Scientists in Israel has successfully experimented on 250 mice, boosting their life expectancy by nearly 23 percent, something they believe can be replicated on humans too.
Israeli scientists have found a way to increase the life expectancy of mice by 23 percent, in groundbreaking research that they hope to replicate in humans — who could then reach an average age of 120 years old.
The researchers boosted the life expectancy of 250 rodents by increasing the supply of SIRT6, a protein that normally wanes in the aging process, the Times of Israel reported.
In the peer-reviewed research published in the journal
Nature Communications, the scientists also said the protein-enriched animals
were less prone to cancer.
“The change in life expectancy is significant when you
consider that an equivalent jump in human life expectancy would have us living
on average until almost 120,” Prof. Haim Cohen of Bar-Ilan University in Ramat
Gan told the news outlet.
“The changes we saw in mice may be translatable to humans,
and if so that would be exciting,” added Cohen, whose lab is working on
identifying drugs that may allow the SIRT6 to safely be spiked in people.

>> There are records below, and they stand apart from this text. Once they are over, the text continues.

[src/hdl/second_reference_input_divider_and_ref_delay_regs.sv]
// register bank for the second-reference sigma-delta divider and reference delays
// assumes a decoded byte-wide register port from the serial programming logic
// Contract
// - control bit 7 picks pins or register ratio
// - control bit 6 forces integer-only division
// - control bit 5 low holds modulator, clocks stopped
// - bit 4 low powers down receiver only if allowed
// - 20-bit fraction spread over three registers
// - fraction is signed, default 262,144
// - integer divide bits 7..2, default 8
// - 19-bit modulus over three registers, default zero
// - first delay automatic unless manual bit set
// - first delay word nine bits, default 0x100
// - second delay automatic unless manual bit set
// - second delay word nine bits, same layout
`timescale 1ns/1ns
module second_reference_input_divider_and_ref_delay_regs
   import second_reference_input_regs_pkg::*;
(
   input  wire logic               clk_sys,
   input  wire logic               sys_rst,
   input  wire logic               regWrEn,
   input  wire logic               regRdEn,
   input  wire logic [7:0]         regAddr,
   input  wire logic [7:0]         regWrData,
   output logic      [7:0]         regRdData,
   input  wire logic [3:0]         refbSelPins,
   input  wire logic               firstRefPdAllow,
   input  wire logic [8:0]         firstRefAutoDelay,
   input  wire logic [8:0]         secondRefAutoDelay,
   output logic                    refbUseRegs,
   output logic      [3:0]         refbPinSel,
   output logic                    refbIntegerOnly,
   output logic                    refbSdmReset,
   output logic                    refbSdmClkEn,
   output logic                    firstRefRxPowerDown,
   output logic signed [19:0]      refbFraction,
   output logic      [5:0]         refbIntDivide,
   output logic      [18:0]        refbModulus,
   output logic                    firstRefDelayManual,
   output logic      [8:0]         firstRefDelay,
   output logic                    secondRefDelayManual,
   output logic      [8:0]         secondRefDelay
);

   // -----------------------------------------------------------------
   // state
   // -----------------------------------------------------------------
   typedef struct packed {
      logic [REG_COUNT-1:0][7:0] regs;      // register storage
      logic [7:0]                rdData;    // read answer
      logic                      useRegs;   // ratio source
      logic [3:0]                pinSel;    // sampled selection pins
      logic                      intOnly;   // modulator bypassed
      logic                      sdmReset;  // modulator held
      logic                      sdmClkEn;  // modulator clocks run
      logic                      rxPd;      // first receiver off
      logic [19:0]               frac;      // fraction word
      logic [5:0]                intDiv;    // integer divide
      logic [18:0]               modulus;   // modulus word
      logic                      man1;      // first delay manual
      logic [8:0]                dly1;      // first delay applied
      logic                      man2;      // second delay manual
      logic [8:0]                dly2;      // second delay applied
   } state_t;

   localparam state_t STATE_RESET = '{
      regs:     REG_RESET,
      rdData:   8'h00,
      useRegs:  1'b0,
      pinSel:   4'h0,
      intOnly:  1'b0,
      sdmReset: 1'b0,
      sdmClkEn: 1'b1,
      rxPd:     1'b0,
      frac:     FRACTION_RESET,
      intDiv:   INT_DIV_RESET,
      modulus:  MODULUS_RESET,
      man1:     1'b0,
      dly1:     DELAY_RESET,
      man2:     1'b0,
      dly2:     DELAY_RESET
   };

   state_t stateQ;   // registered state
   state_t stateD;   // next state

   // -----------------------------------------------------------------
   // address decode
   // -----------------------------------------------------------------
   // true when the address falls in this bank
   function automatic logic isMapped(input logic [7:0] addr);
      return (addr >= REG_FIRST) && (addr <= REG_LAST);
   endfunction

   // storage index of a mapped address
   function automatic logic [3:0] regIndex(input logic [7:0] addr);
      logic [7:0] diff;
      diff = addr - REG_FIRST;
      return diff[3:0];
   endfunction

   // -----------------------------------------------------------------
   // next-state logic
   // -----------------------------------------------------------------
   // writes, reads and decoded fields; fields follow the new register image
   always_comb
   begin
      logic [REG_COUNT-1:0][7:0] r;
      r      = stateQ.regs;
      stateD = stateQ;
      // write: only implemented bits take data
      if (regWrEn && isMapped(regAddr))
      begin
         r[regIndex(regAddr)] = regWrData & REG_MASK[regIndex(regAddr)];
      end
      stateD.regs = r;
      // read: unmapped addresses answer zero
      if (regRdEn)
      begin
         if (isMapped(regAddr))
         begin
            stateD.rdData = stateQ.regs[regIndex(regAddr)] & REG_MASK[regIndex(regAddr)];
         end
         else
         begin
            stateD.rdData = 8'h00;
         end
      end
      // ratio source and modulator controls
      stateD.useRegs  = r[0][CTRL_USE_REGS_BIT];
      stateD.pinSel   = refbSelPins;
      stateD.intOnly  = r[0][CTRL_INT_ONLY_BIT];
      stateD.sdmReset = ~r[0][CTRL_SDM_RUN_BIT];
      stateD.sdmClkEn = r[0][CTRL_SDM_RUN_BIT];
      // receiver power-down only when the outside allow bit is set
      stateD.rxPd     = ~r[0][CTRL_FIRST_RX_BIT] & firstRefPdAllow;
      // fraction, signed two's complement
      stateD.frac     = {r[1], r[2], r[3][7:4]};
      stateD.intDiv   = r[4][7:2];
      // modulus: high register bit 7 is not part of the word
      stateD.modulus  = {r[5][6:0], r[6], r[7][7:4]};
      // delays: manual word or the automatic choice
      stateD.man1     = r[8][DELAY_MANUAL_BIT];
      stateD.dly1     = stateD.man1 ? {r[8][6:0], r[9][7:6]} : firstRefAutoDelay;
      stateD.man2     = r[10][DELAY_MANUAL_BIT];
      stateD.dly2     = stateD.man2 ? {r[10][6:0], r[11][7:6]} : secondRefAutoDelay;
   end

   // -----------------------------------------------------------------
   // state register
   // -----------------------------------------------------------------
   // single flop bank for all state
   always_ff @(posedge clk_sys or posedge sys_rst)
   begin
      if (sys_rst)
      begin
         stateQ <= STATE_RESET;
      end
      else
      begin
         stateQ <= stateD;
      end
   end

   // -----------------------------------------------------------------
   // outputs, all from flops
   // -----------------------------------------------------------------
   assign regRdData            = stateQ.rdData;
   assign refbUseRegs          = stateQ.useRegs;
   assign refbPinSel           = stateQ.pinSel;
   assign refbIntegerOnly      = stateQ.intOnly;
   assign refbSdmReset         = stateQ.sdmReset;
   assign refbSdmClkEn         = stateQ.sdmClkEn;
   assign firstRefRxPowerDown  = stateQ.rxPd;
   assign refbFraction         = signed'(stateQ.frac);
   assign refbIntDivide        = stateQ.intDiv;
   assign refbModulus          = stateQ.modulus;
   assign firstRefDelayManual  = stateQ.man1;
   assign firstRefDelay        = stateQ.dly1;
   assign secondRefDelayManual = stateQ.man2;
   assign secondRefDelay       = stateQ.dly2;

   // -----------------------------------------------------------------
   // checks
   // -----------------------------------------------------------------
   ratioSource_a: assert property (@(posedge clk_sys) disable iff (sys_rst)
      (regWrEn && regAddr == SECOND_REFERENCE_INPUT_DIVIDER_CONTROL) |=> (refbUseRegs == $past(regWrData[7])))
      else $error("ratio source did not follow control write");

   pinFollow_a: assert property (@(posedge clk_sys) disable iff (sys_rst)
      !sys_rst |=> (refbPinSel == $past(refbSelPins)))
      else $error("selection pins not passed through");

   bypassCtl_a: assert property (@(posedge clk_sys) disable iff (sys_rst)
      (regWrEn && regAddr == SECOND_REFERENCE_INPUT_DIVIDER_CONTROL) |=> (refbIntegerOnly == $past(regWrData[6])))
      else $error("bypass did not follow control write");

   sdmHold_a: assert property (@(posedge clk_sys) disable iff (sys_rst)
      (regWrEn && regAddr == SECOND_REFERENCE_INPUT_DIVIDER_CONTROL && !regWrData[5]) |=> (refbSdmReset && !refbSdmClkEn))
      else $error("modulator not held after clearing enable");

   rxPowerDown_a: assert property (@(posedge clk_sys) disable iff (sys_rst)
      !firstRefPdAllow |=> !firstRefRxPowerDown)
      else $error("receiver powered down without allow");

   fracLow_a: assert property (@(posedge clk_sys) disable iff (sys_rst)
      (regWrEn && regAddr == SECOND_REFERENCE_INPUT_FRACTION_LOW) |=> (refbFraction[3:0] == $past(regWrData[7:4])))
      else $error("fraction low nibble wrong");

   fracHigh_a: assert property (@(posedge clk_sys) disable iff (sys_rst)
      (regWrEn && regAddr == SECOND_REFERENCE_INPUT_FRACTION_HIGH) |=> ((refbFraction < 0) == $past(regWrData[7])))
      else $error("fraction sign not from top bit");

   intDivide_a: assert property (@(posedge clk_sys) disable iff (sys_rst)
      (regWrEn && regAddr == SECOND_REFERENCE_INPUT_INTEGER_DIVIDE) |=> (refbIntDivide == $past(regWrData[7:2])))
      else $error("integer divide field wrong");

   modHigh_a: assert property (@(posedge clk_sys) disable iff (sys_rst)
      (regWrEn && regAddr == SECOND_REFERENCE_INPUT_MODULUS_HIGH) |=> (refbModulus[18:12] == $past(regWrData[6:0])))
      else $error("modulus high field wrong");

   firstAuto_a: assert property (@(posedge clk_sys) disable iff (sys_rst)
      (!firstRefDelayManual && !$past(sys_rst)) |-> (firstRefDelay == $past(firstRefAutoDelay)))
      else $error("first delay not automatic");

   firstWord_a: assert property (@(posedge clk_sys) disable iff (sys_rst)
      (regWrEn && regAddr == FIRST_REF_DELAY_LOW) ##1 firstRefDelayManual
      |-> (firstRefDelay[1:0] == $past(regWrData[7:6])))
      else $error("first delay low bits wrong");

   secondAuto_a: assert property (@(posedge clk_sys) disable iff (sys_rst)
      (!secondRefDelayManual && !$past(sys_rst)) |-> (secondRefDelay == $past(secondRefAutoDelay)))
      else $error("second delay not automatic");

   secondWord_a: assert property (@(posedge clk_sys) disable iff (sys_rst)
      (regWrEn && regAddr == SECOND_REF_DELAY_HIGH && regWrData[7])
      |=> (secondRefDelay[8:2] == $past(regWrData[6:0])))
      else $error("second delay high bits wrong");

   unusedZero_a: assert property (@(posedge clk_sys) disable iff (sys_rst)
      (regRdEn && regAddr == SECOND_REFERENCE_INPUT_DIVIDER_CONTROL) |=> (regRdData[3:0] == 4'h0))
      else $error("unused control bits read nonzero");

   // receiver goes down once allowed and the enable is cleared
   rxAllowDown_a: assert property (@(posedge clk_sys) disable iff (sys_rst)
      (regWrEn && regAddr == SECOND_REFERENCE_INPUT_DIVIDER_CONTROL && !regWrData[CTRL_FIRST_RX_BIT] && firstRefPdAllow)
      |=> firstRefRxPowerDown)
      else $error("receiver not powered down when allowed");

   // modulator released when the enable is set
   sdmRun_a: assert property (@(posedge clk_sys) disable iff (sys_rst)
      (regWrEn && regAddr == SECOND_REFERENCE_INPUT_DIVIDER_CONTROL && regWrData[CTRL_SDM_RUN_BIT])
      |=> (!refbSdmReset && refbSdmClkEn))
      else $error("modulator not running after setting enable");

   // middle byte of the fraction
   fracMid_a: assert property (@(posedge clk_sys) disable iff (sys_rst)
      (regWrEn && regAddr == SECOND_REFERENCE_INPUT_FRACTION_MID) |=> (refbFraction[11:4] == $past(regWrData)))
      else $error("fraction middle byte wrong");

   // middle byte of the modulus
   modMid_a: assert property (@(posedge clk_sys) disable iff (sys_rst)
      (regWrEn && regAddr == SECOND_REFERENCE_INPUT_MODULUS_MID) |=> (refbModulus[11:4] == $past(regWrData)))
      else $error("modulus middle byte wrong");

   // low nibble of the modulus
   modLow_a: assert property (@(posedge clk_sys) disable iff (sys_rst)
      (regWrEn && regAddr == SECOND_REFERENCE_INPUT_MODULUS_LOW) |=> (refbModulus[3:0] == $past(regWrData[7:4])))
      else $error("modulus low nibble wrong");

   // upper first delay bits in manual mode
   firstHigh_a: assert property (@(posedge clk_sys) disable iff (sys_rst)
      (regWrEn && regAddr == FIRST_REF_DELAY_HIGH && regWrData[DELAY_MANUAL_BIT])
      |=> (firstRefDelay[8:2] == $past(regWrData[6:0])))
      else $error("first delay high bits wrong");

   // lower second delay bits in manual mode
   secondLow_a: assert property (@(posedge clk_sys) disable iff (sys_rst)
      (regWrEn && regAddr == SECOND_REF_DELAY_LOW) ##1 secondRefDelayManual
      |-> (secondRefDelay[1:0] == $past(regWrData[7:6])))
      else $error("second delay low bits wrong");

   // addresses outside the bank answer zero
   unmappedRead_a: assert property (@(posedge clk_sys) disable iff (sys_rst)
      (regRdEn && (regAddr < REG_FIRST || regAddr > REG_LAST)) |=> (regRdData == 8'h00))
      else $error("unmapped read nonzero");

   // fraction high byte reads back as the field shows it
   fracRead_a: assert property (@(posedge clk_sys) disable iff (sys_rst)
      (regRdEn && !regWrEn && regAddr == SECOND_REFERENCE_INPUT_FRACTION_HIGH) |=> (regRdData == refbFraction[19:12]))
      else $error("fraction high read disagrees with field");

   // integer divide reads back with zero low bits
   intRead_a: assert property (@(posedge clk_sys) disable iff (sys_rst)
      (regRdEn && !regWrEn && regAddr == SECOND_REFERENCE_INPUT_INTEGER_DIVIDE) |=> (regRdData == {refbIntDivide, 2'b00}))
      else $error("integer divide read disagrees with field");

   // modulus middle byte reads back as the field shows it
   modRead_a: assert property (@(posedge clk_sys) disable iff (sys_rst)
      (regRdEn && !regWrEn && regAddr == SECOND_REFERENCE_INPUT_MODULUS_MID) |=> (regRdData == refbModulus[11:4]))
      else $error("modulus middle read disagrees with field");

   // manual first delay low bits read back, rest zero
   delayRead_a: assert property (@(posedge clk_sys) disable iff (sys_rst)
      (regRdEn && !regWrEn && regAddr == FIRST_REF_DELAY_LOW && firstRefDelayManual)
      |=> (regRdData == {firstRefDelay[1:0], 6'h00}))
      else $error("first delay low read disagrees with field");

endmodule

In 2012, he became the first researcher to increase the
protein levels in animals and boost life expectancy — leading male mice to live
15 percent longer, but that experiment had no impact on female mice, according
to the Times of Israel.
The latest study, which included Prof. Rafael de Cabo of the
US National Institutes of Health, showed the increased life expectancy among
mice of both genders.
But it is bigger among the males, which now live 30 percent
longer than males from a control group. The females are living 15 percent
longer than their control group counterparts, according to the report.
The scientists saw that aging mice lose the ability to
generate energy due to the difficulty of deriving energy from fats and lactic
acid.
But older mice with high levels of SIRT6 could easily
generate energy from these sources — and had less cholesterol, a lower
incidence of cancer, and could also run faster.
“This discovery shows that SIRT6 controls the rate of
healthy aging, and this shows that boosting its activity could potentially slow
aging,” Cohen said.
Although he could easily increase SIRT6 levels in mice by
genetically modifying them, boosting the protein in humans would require drugs.
Cohen said his lab may be able to replicate the results in
humans in two to three years.
“We are developing small molecules that may increase the
levels SIRT6, or make existing amounts of the protein more active,” he said.
“They may be used in the future to address aging.”